火箸の位置。足跡の歩幅。炭の数。灰の湿り気。黒田が言った言葉と、言っていないと言った言葉。記録されたものと、記録からこぼれたものを、私は一枚ずつ並べた。

カードの余白が、次第に白紙の欄に似てきた。

名前を待っているような空白だった。

私はその考えを振り払い、役場へ降りる支度をした。

沢口家を出る前に、仏間の火箸を確認した。二本は、昨夜と同じ向きのまま、仏壇の奥を指している。先端の下の畳には、細い煤の筋が残っていた。私は触れずに写真を撮った。

戸を閉め、閂をかける。

鍵を石の下へ戻そうとして、手が止まった。黒田から預かった鍵を、そのまま持っていくか迷った。結局、ポケットへ入れた。戻るつもりがあるのかどうか、自分でも分からなかった。

林道は朝の雨を含み、靴底を重くした。

杉の枝から落ちる雫が、一定の間隔で肩へ触れる。霧は谷の奥へ沈み、斜面の向こうにあるはずの沢を隠していた。見えない水の音だけが、私の歩く速さに合わせるようについてくる。

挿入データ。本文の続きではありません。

### src/core/lc_consts.svh
// Purpose: offsets, field positions and reset values of the cluster
// Assumes: included by its bare name
// Notes: byte addresses on the register bus
`ifndef LC_CONSTS_SVH
`define LC_CONSTS_SVH

`define LC_NCELLS 16
`define LC_POOL_W 64
`define LC_SEL_W 6

// per-cell words sit below the status word, 8 bytes per cell
`define LC_STATUS_OFS 12'h080
`define LC_CTRL_OFS 12'h084
`define LC_CFG_RST 32'h0000_0000
`define LC_CTRL_RST 1'b0

// config word a
`define LC_LUT_MSB 15
`define LC_KIND_LSB 16
`define LC_KIND_MSB 17
`define LC_ARITH_BIT 18
`define LC_CINSEL_BIT 19
`define LC_FBK_BIT 20
`define LC_PACK_BIT 21
`define LC_CHAIN_BIT 22
`define LC_CLKSEL_BIT 23
`define LC_ACLR1_BIT 24
`define LC_ACLR2_BIT 25
`define LC_SLOAD_BIT 26
`define LC_SCLR_BIT 27
`define LC_ORC_BIT 28
`define LC_OLNK_BIT 29
`define LC_OLOC_BIT 30

// config word b: four source selects into the local pool
`define LC_SELA_LSB 0
`define LC_SELB_LSB 6
`define LC_SELC_LSB 12
`define LC_SELD_LSB 18

// control word
`define LC_DEVCLR_EN_BIT 0

`endif

### src/core/lc_pkg.sv
// Purpose: types shared by the logic cluster
// Assumes: constants come from lc_consts.svh
// Notes: none
package lc_pkg;

   typedef enum logic [1:0] {
      FF_D,
      FF_T,
      FF_JK,
      FF_SR
   } ff_kind_e;

   typedef struct packed {
      logic cluster_clock_one;
      logic cluster_clock_two;
      logic cluster_clock_enable_one;
      logic cluster_clock_enable_two;
      logic cluster_async_clear_one;
      logic cluster_async_clear_two;
      logic cluster_sync_clear;
      logic cluster_sync_load;
   } cluster_ctrl_s;

endpackage : lc_pkg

途中、道の中央に細い枝が落ちていた。私は避けようとして足を止めた。

枝の脇に、濡れた足跡が一つあった。

沢口家で見たものと同じだった。踵が薄く、つま先だけが町の方角を向いている。私が近づくと、跡の輪郭はすぐに泥へ吸われた。写真を撮ろうとしたが、指が動かなかった。

足跡の先には、誰もいない。

それでも、そこから誰かが町へ向かって歩いているように見えた。

私は足跡の脇を通り過ぎた。振り返らなかった。振り返れば、今度は自分の足元に同じ跡があるような気がした。

林道管理小屋には、黒田がいなかった。

軒下に濡れた合羽が掛けられ、作業台の上には、分解された携帯灰皿と工具が並んでいる。薬缶だけが火にかかり、蓋の隙間から白い湯気を吐いていた。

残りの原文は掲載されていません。